I’m working on a post for my site called “Moving Away From Financial Independence” — describing some recent life changes (and a slight pushback at what is sometimes the overbearing nature of many in the FIRE community, though I do not include PoF in that group).
We’re doing well with our savings (not as well as Dr. A or Pof), but well enough.
I will say I enjoy my job — I don’t love it everyday, but I am generally motivated to keep going back every day to work on the projects I have or to work a shift in the ED. Other than the days I am trying to write a grant, I almost always look forward to my work.
I think it’s a legitimate debate whether the time spent in medical education is a sunk cost when deciding whether to consider working out of a sense of obligation to the profession. I certainly wouldn’t work into my 70’s at a job I dislike out of that obligation, however I have no desire to retire at 40. That’s in part because by then many docs are just hitting their peak skill level — I’m still getting better as a doctor despite having been out of training for 4.5 years.
I’m not Jim Brown — I don’t plan to walk away at my peak if I still enjoy the job. Lebron and Steph enjoy their job too, and Lebron 10% below his peak is still the best player in the NBA (not that I’ll ever be as good in my profession as Lebron is in his).
As a pathologist, we live on the “bread crumbs” of others. In other words, our livelihood is based on material sent to the laboratories by clinicians (who have more control).
The past few years, with laboratory consolidation / buyouts, decreasing reimbursement, increasing regulation / paperwork complexity, etc, has generated a lot of frustration and sense of hopelessness in my field and perhaps in others.
Just last week the FDA allowed whole slide imaging in digital pathology: https://www.fda.gov/NewsEvents/Newsroom/PressAnnouncements/ucm552742.htm This could lead to the development of off shore pathology mills, analogous to tele-radiology / nighthawk.
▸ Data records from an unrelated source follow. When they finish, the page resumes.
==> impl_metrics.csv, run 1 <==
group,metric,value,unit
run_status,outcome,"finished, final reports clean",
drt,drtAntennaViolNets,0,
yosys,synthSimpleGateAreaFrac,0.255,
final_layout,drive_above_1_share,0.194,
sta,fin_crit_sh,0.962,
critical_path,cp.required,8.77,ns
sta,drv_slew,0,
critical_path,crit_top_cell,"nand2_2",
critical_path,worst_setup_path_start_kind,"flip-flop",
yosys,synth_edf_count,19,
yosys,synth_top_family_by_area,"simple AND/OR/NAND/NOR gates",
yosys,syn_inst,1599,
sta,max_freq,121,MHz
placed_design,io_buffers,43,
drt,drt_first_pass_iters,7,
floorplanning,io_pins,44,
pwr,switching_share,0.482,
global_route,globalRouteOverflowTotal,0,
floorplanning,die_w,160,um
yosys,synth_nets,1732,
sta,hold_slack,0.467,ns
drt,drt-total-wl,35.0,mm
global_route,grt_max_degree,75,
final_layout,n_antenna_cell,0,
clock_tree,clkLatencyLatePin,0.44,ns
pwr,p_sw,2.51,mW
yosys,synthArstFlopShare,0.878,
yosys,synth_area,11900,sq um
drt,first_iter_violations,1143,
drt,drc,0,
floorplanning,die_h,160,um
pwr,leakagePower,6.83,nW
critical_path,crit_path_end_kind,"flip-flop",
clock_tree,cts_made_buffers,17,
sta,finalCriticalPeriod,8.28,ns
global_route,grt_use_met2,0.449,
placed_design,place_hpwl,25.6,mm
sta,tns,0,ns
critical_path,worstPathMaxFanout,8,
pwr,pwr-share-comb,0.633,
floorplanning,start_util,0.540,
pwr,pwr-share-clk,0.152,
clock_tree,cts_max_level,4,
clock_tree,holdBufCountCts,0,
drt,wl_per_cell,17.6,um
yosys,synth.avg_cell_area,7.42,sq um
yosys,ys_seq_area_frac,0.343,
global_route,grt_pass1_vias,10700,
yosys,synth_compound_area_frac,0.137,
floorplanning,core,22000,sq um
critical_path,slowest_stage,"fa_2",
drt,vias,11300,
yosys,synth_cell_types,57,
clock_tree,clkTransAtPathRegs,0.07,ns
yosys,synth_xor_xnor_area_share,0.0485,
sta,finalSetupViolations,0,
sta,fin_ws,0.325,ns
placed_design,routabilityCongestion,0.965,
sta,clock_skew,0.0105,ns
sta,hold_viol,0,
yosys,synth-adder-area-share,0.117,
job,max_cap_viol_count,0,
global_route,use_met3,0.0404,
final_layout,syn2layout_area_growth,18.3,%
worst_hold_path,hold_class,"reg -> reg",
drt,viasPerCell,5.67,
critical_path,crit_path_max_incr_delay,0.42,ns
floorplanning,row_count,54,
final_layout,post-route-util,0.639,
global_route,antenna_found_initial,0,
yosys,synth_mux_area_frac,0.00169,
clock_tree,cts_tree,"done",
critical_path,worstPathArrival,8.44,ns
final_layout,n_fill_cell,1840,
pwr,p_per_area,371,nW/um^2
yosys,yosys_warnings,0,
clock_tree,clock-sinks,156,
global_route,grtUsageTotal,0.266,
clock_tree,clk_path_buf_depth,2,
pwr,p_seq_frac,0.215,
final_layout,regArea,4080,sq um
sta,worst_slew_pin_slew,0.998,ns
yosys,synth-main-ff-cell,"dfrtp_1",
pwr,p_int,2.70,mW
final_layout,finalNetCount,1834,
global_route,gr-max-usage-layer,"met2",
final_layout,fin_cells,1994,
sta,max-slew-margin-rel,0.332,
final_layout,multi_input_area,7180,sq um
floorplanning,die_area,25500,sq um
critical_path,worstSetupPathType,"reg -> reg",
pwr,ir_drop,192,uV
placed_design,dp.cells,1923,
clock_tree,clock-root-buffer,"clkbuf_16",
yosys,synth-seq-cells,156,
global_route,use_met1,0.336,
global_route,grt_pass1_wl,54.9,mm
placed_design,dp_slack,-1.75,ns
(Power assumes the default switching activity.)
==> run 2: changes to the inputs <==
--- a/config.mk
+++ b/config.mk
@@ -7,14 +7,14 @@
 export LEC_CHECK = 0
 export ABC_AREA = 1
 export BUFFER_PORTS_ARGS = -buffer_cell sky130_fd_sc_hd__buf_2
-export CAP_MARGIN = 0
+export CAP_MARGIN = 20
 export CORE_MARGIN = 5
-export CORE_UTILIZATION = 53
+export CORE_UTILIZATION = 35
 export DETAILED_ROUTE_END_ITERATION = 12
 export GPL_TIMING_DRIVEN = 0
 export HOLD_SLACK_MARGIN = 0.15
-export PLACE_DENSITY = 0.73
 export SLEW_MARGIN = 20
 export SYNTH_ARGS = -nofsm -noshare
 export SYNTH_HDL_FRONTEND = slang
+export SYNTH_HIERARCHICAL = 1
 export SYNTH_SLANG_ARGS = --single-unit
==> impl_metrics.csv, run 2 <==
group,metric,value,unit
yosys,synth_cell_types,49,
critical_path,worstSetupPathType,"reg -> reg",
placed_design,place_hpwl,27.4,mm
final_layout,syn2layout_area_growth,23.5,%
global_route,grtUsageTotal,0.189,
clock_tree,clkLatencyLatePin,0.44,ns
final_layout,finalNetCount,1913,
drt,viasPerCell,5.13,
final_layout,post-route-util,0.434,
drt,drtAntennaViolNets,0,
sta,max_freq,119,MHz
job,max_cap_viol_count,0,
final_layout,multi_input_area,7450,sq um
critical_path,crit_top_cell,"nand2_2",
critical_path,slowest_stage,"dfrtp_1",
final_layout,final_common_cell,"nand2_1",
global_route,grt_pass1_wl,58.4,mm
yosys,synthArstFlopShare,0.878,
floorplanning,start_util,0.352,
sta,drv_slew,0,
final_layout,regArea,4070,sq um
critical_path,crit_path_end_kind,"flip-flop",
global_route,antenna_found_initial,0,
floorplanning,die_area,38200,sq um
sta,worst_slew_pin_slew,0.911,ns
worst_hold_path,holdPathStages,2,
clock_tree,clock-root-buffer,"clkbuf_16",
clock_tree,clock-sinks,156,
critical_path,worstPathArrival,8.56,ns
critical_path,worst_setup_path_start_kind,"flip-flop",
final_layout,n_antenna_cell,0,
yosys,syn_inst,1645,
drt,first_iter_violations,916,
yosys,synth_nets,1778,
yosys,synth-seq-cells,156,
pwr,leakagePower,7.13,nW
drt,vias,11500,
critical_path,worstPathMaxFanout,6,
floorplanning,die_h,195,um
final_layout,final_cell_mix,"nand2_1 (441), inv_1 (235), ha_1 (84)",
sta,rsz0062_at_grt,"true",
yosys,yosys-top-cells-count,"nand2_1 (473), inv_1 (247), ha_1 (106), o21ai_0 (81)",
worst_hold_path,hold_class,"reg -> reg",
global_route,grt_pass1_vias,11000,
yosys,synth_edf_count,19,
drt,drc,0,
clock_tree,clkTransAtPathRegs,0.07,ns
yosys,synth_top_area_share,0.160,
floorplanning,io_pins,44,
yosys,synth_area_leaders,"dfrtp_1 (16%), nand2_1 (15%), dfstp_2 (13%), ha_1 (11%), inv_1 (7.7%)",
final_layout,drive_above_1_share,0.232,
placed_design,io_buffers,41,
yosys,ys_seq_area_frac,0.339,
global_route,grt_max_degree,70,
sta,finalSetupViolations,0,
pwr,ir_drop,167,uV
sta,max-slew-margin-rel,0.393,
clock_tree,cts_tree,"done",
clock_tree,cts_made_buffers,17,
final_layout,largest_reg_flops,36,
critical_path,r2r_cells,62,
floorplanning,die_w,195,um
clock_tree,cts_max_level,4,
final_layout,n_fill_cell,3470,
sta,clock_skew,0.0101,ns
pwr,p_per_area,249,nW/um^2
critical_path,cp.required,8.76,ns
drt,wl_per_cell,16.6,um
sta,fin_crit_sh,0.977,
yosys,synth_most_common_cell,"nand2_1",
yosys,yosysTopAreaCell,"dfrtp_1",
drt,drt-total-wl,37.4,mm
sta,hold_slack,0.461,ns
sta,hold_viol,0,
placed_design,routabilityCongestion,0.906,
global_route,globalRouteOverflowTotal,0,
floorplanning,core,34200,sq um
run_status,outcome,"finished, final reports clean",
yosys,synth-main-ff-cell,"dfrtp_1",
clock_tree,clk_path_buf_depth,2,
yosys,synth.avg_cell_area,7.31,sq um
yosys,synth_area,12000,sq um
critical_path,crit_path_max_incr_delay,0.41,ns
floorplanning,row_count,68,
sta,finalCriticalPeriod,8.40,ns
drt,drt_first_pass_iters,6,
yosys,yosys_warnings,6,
===== config.mk =====
export PLATFORM = sky130hd
export DESIGN_NAME = atce_front
export DESIGN_NICKNAME = d
export VERILOG_FILES = /design/src/design/atce_pkg.sv /design/src/design/atce_front.sv
export SDC_FILE = /design/constraint.sdc
export NUM_CORES = 1
export LEC_CHECK = 0
export ABC_AREA = 1
export BUFFER_PORTS_ARGS = -buffer_cell sky130_fd_sc_hd__clkbuf_2
export CAP_MARGIN = 25
export CORE_MARGIN = 3
export CORE_UTILIZATION = 55
export DETAILED_ROUTE_END_ITERATION = 12
export PLACE_DENSITY = 0.81
export SYNTH_ARGS = -nofsm -noshare
export SYNTH_HDL_FRONTEND = slang
export SYNTH_SLANG_ARGS = --single-unit

===== constraint.sdc =====
create_clock -name i_clk -period 5.48 [get_ports i_clk]
set_clock_uncertainty 0.1 [all_clocks]
set_input_delay 0.274 -clock i_clk [delete_from_list [all_inputs] [get_ports i_clk]]
set_output_delay 0.274 -clock i_clk [all_outputs]
set_load 0.01 [all_outputs]
File: src/height_color_ramp_macros.svh
// Assertion macros used by the height color ramp RTL.
`ifndef HEIGHT_COLOR_RAMP_MACROS_SVH
`define HEIGHT_COLOR_RAMP_MACROS_SVH

// Same-cycle implication, sampled on clk, off while rst is high.
`define HCR_ASSERT_IMPL(label, ante, cons, msg) \
  label: assert property (@(posedge clk) disable iff (rst) (ante) |-> (cons)) \
    else $error(msg);

// Next-cycle implication, sampled on clk, off while rst is high.
`define HCR_ASSERT_NEXT(label, ante, cons, msg) \
  label: assert property (@(posedge clk) disable iff (rst) (ante) |=> (cons)) \
    else $error(msg);

`endif

File: src/hcr_div_pipe.sv
// Pipelined restoring divider: one quotient bit per register stage.
module hcr_div_pipe #(
  parameter int Q_W = 16,
  parameter int D_W = 17,
  parameter int S_W = 1
) (
  input  logic           clk,
  input  logic           rst,
  input  logic           en,
  input  logic           in_valid,
  input  logic [D_W-1:0] rem_in,
  input  logic [Q_W-1:0] num_in,
  input  logic [D_W-1:0] div_in,
  input  logic [S_W-1:0] side_in,
  output logic           out_valid,
  output logic [Q_W-1:0] quo,
  output logic [S_W-1:0] side_out
);

  logic [Q_W-1:0] v;
  logic [D_W-1:0] rem      [Q_W];
  logic [D_W-1:0] rem_next [Q_W];
  logic [D_W-1:0] div_r    [Q_W];
  logic [D_W-1:0] div_next [Q_W];
  logic [Q_W-1:0] num      [Q_W];
  logic [Q_W-1:0] num_next [Q_W];
  logic [Q_W-1:0] quo_r    [Q_W];
  logic [Q_W-1:0] quo_next [Q_W];
  logic [S_W-1:0] side_r   [Q_W];
  logic [S_W-1:0] side_next[Q_W];

  // Remainder stays below the divisor, so one compare and subtract per bit.
  always_comb begin
    logic [D_W:0]   t;
    logic           ge;
    logic [D_W-1:0] s_rem;
    logic [D_W-1:0] s_div;
    logic [Q_W-1:0] s_num;
    logic [Q_W-1:0] s_quo;
    logic [S_W-1:0] s_side;
    for (int i = 0; i < Q_W; i++) begin
      if (i == 0) begin
        s_rem  = rem_in;
        s_div  = div_in;
        s_num  = num_in;
        s_quo  = '0;
        s_side = side_in;
      end else begin
        s_rem  = rem[i-1];
        s_div  = div_r[i-1];
        s_num  = num[i-1];
        s_quo  = quo_r[i-1];
        s_side = side_r[i-1];
      end
      t  = {s_rem, s_num[Q_W-1]};
      ge = (t >= {1'b0, s_div});
      rem_next[i]  = ge ? D_W'(t - {1'b0, s_div}) : t[D_W-1:0];
      div_next[i]  = s_div;
      num_next[i]  = {s_num[Q_W-2:0], 1'b0};
      quo_next[i]  = {s_quo[Q_W-2:0], ge};
      side_next[i] = s_side;
    end
  end

  always_ff @(posedge clk) begin
    if (rst) begin
      v <= '0;
    end else if (en) begin
      v <= {v[Q_W-2:0], in_valid};
    end
  end

  always_ff @(posedge clk) begin
    if (en) begin
      for (int i = 0; i < Q_W; i++) begin
        rem[i]    <= rem_next[i];
        div_r[i]  <= div_next[i];
        num[i]    <= num_next[i];
        quo_r[i]  <= quo_next[i];
        side_r[i] <= side_next[i];
      end
    end
  end

  assign out_valid = v[Q_W-1];
  assign quo       = quo_r[Q_W-1];
  assign side_out  = side_r[Q_W-1];

endmodule

File: config.mk
export PLATFORM = sky130hd
export DESIGN_NAME = hcr_div_pipe
export DESIGN_NICKNAME = d
export VERILOG_FILES = /design/src/height_color_ramp_macros.svh /design/src/hcr_div_pipe.sv
export SDC_FILE = /design/constraint.sdc
export NUM_CORES = 1
export LEC_CHECK = 0
export BUFFER_PORTS_ARGS = -buffer_cell sky130_fd_sc_hd__buf_2
export CAP_MARGIN = 20
export CORE_MARGIN = 5
export CORE_UTILIZATION = 35
export CTS_BUF_LIST = sky130_fd_sc_hd__clkbuf_4 sky130_fd_sc_hd__clkbuf_8
export DETAILED_ROUTE_END_ITERATION = 6
export PLACE_DENSITY = 0.48
export SETUP_SLACK_MARGIN = 0.5
export SLEW_MARGIN = 20
export SYNTH_ARGS = -nofsm -noshare
export SYNTH_HDL_FRONTEND = slang
export SYNTH_SLANG_ARGS = --single-unit
File: constraint.sdc
create_clock -name clk -period 3.5 [get_ports clk]
set_clock_uncertainty 0.05 [all_clocks]
set_input_delay 0.35 -clock clk [delete_from_list [all_inputs] [get_ports clk]]
set_output_delay 0.35 -clock clk [all_outputs]
set_load 0.02 [all_outputs]
===== config.mk =====
export PLATFORM = sky130hd
export DESIGN_NAME = decimal_digit_square_root
export DESIGN_NICKNAME = d
export VERILOG_FILES = /design/src/design/dds_pkg.sv /design/src/design/decimal_digit_square_root.sv /design/src/design/dds_mul.sv /design/src/design/dds_sqrt.sv /design/src/design/dds_div.sv
export SDC_FILE = /design/constraint.sdc
export NUM_CORES = 1
export LEC_CHECK = 0
export BUFFER_PORTS_ARGS = -buffer_cell sky130_fd_sc_hd__clkbuf_2
export CAP_MARGIN = 5
export CORE_MARGIN = 1
export CORE_UTILIZATION = 35
export CTS_BUF_LIST = sky130_fd_sc_hd__clkbuf_2
export DETAILED_ROUTE_END_ITERATION = 6
export PLACE_DENSITY_LB_ADDON = 0.1
export SYNTH_ARGS = -nofsm -noshare
export SYNTH_HDL_FRONTEND = slang
export SYNTH_SLANG_ARGS = --single-unit
export TNS_END_PERCENT = 100

===== constraint.sdc =====
create_clock -name clk -period 17.4 [get_ports clk]
set_input_delay 1.74 -clock clk [delete_from_list [all_inputs] [get_ports clk]]
set_output_delay 1.74 -clock clk [all_outputs]
set_load 0.02 [all_outputs]

===== src/design/dds_pkg.sv =====
// ----------------------------------------------------------------------------
// dds_pkg: shared types and constants for the decimal square root
// Field widths, item structs, controller states and the fixed scale constants.
// ----------------------------------------------------------------------------
package dds_pkg;

  // Field widths of the input and result items.
  localparam int INT_W      = 60;
  localparam int FRAC_W     = 54;
  localparam int ROOT_INT_W = 30;
  localparam int FRC_W      = 27;

  // Radicand in units of 1e-16, root in units of 1e-8.
  localparam int RAD_W  = INT_W + FRAC_W;
  localparam int ROOT_W = RAD_W / 2;
  localparam int REM_W  = ROOT_W + 1;

  // The unclamped root divided by 1e8 can exceed the result field by one bit.
  localparam int QUO_W = ROOT_INT_W + 1;

  // Place of the highest root digit.
  localparam int TOP_POWER = 8;
  localparam int TOP_EFF   = (TOP_POWER > 8) ? 8 : TOP_POWER;

  // Step counts of the two serial units.
  localparam int MUL_STEPS  = INT_W;
  localparam int ROOT_STEPS = ROOT_W;
  localparam int CNT_W      = $clog2(MUL_STEPS);

  function automatic logic [63:0] pow10(input int unsigned n);
    logic [63:0] p;
    p = 64'd1;
    for (int unsigned i = 0; i < n; i++) begin
      p = p * 64'd10;
    end
    return p;
  endfunction

  localparam logic [FRAC_W-1:0] IN_SCALE   = FRAC_W'(pow10(16));
  localparam logic [FRC_W-1:0]  ROOT_SCALE = FRC_W'(pow10(8));
  localparam logic [QUO_W-1:0]  SAT_QUO    = QUO_W'(pow10(TOP_EFF + 1));

  typedef struct packed {
    logic [INT_W-1:0]  value_integer;
    logic [FRAC_W-1:0] value_fraction;
    logic              is_negative;
  } in_item_t;

  typedef struct packed {
    logic [ROOT_INT_W-1:0] root_integer;
    logic [FRC_W-1:0]      root_fraction;
  } out_item_t;

  typedef struct packed {
    logic load;
    logic step;
  } dds_ctrl_t;

  typedef enum logic [2:0] {
    ST_IDLE,
    ST_MUL,
    ST_SEED,
    ST_ROOT,
    ST_DONE
  } dds_state_t;

endpackage
`config.mk`:
```
export PLATFORM = sky130hd
export DESIGN_NAME = rtnb_front
export DESIGN_NICKNAME = d
export VERILOG_FILES = /design/src/hw/rtl/rtnb_pkg.sv /design/src/hw/rtl/rtnb_front.sv
export SDC_FILE = /design/constraint.sdc
export NUM_CORES = 1
export LEC_CHECK = 0
export ABC_AREA = 1
export BUFFER_PORTS_ARGS = -buffer_cell sky130_fd_sc_hd__buf_2
export CORE_ASPECT_RATIO = 1.2
export CORE_MARGIN = 1
export CORE_UTILIZATION = 46
export DETAILED_ROUTE_END_ITERATION = 6
export GPL_TIMING_DRIVEN = 0
export HOLD_SLACK_MARGIN = 0.02
export PLACE_DENSITY_LB_ADDON = 0.2
export SYNTH_ARGS = -nofsm -noshare
export SYNTH_HDL_FRONTEND = slang
export SYNTH_SLANG_ARGS = --single-unit
export TNS_END_PERCENT = 10
```
`constraint.sdc`:
```
create_clock -name clock -period 8.4 [get_ports clock]
set_clock_uncertainty 0.2 [all_clocks]
set_input_delay 1.68 -clock clock [delete_from_list [all_inputs] [get_ports clock]]
set_output_delay 1.68 -clock clock [all_outputs]
set_load 0.02 [all_outputs]
```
So, by “retiring” at 58, I’m no longer a practicing “academic pathologist”, but rather I’m involved in those
“things medical” that are still important:
– teaching med students and housestaff
– developing curriculum in foreign language training for healthcare providers
– giving lectures at national and international meetings
– writing articles and book chapters on medical history
– volunteering at community health fairs
– perhaps later on getting involved with consulting
More important, I can now devote time to my other non-medical passions that were put on a back burner for so many years.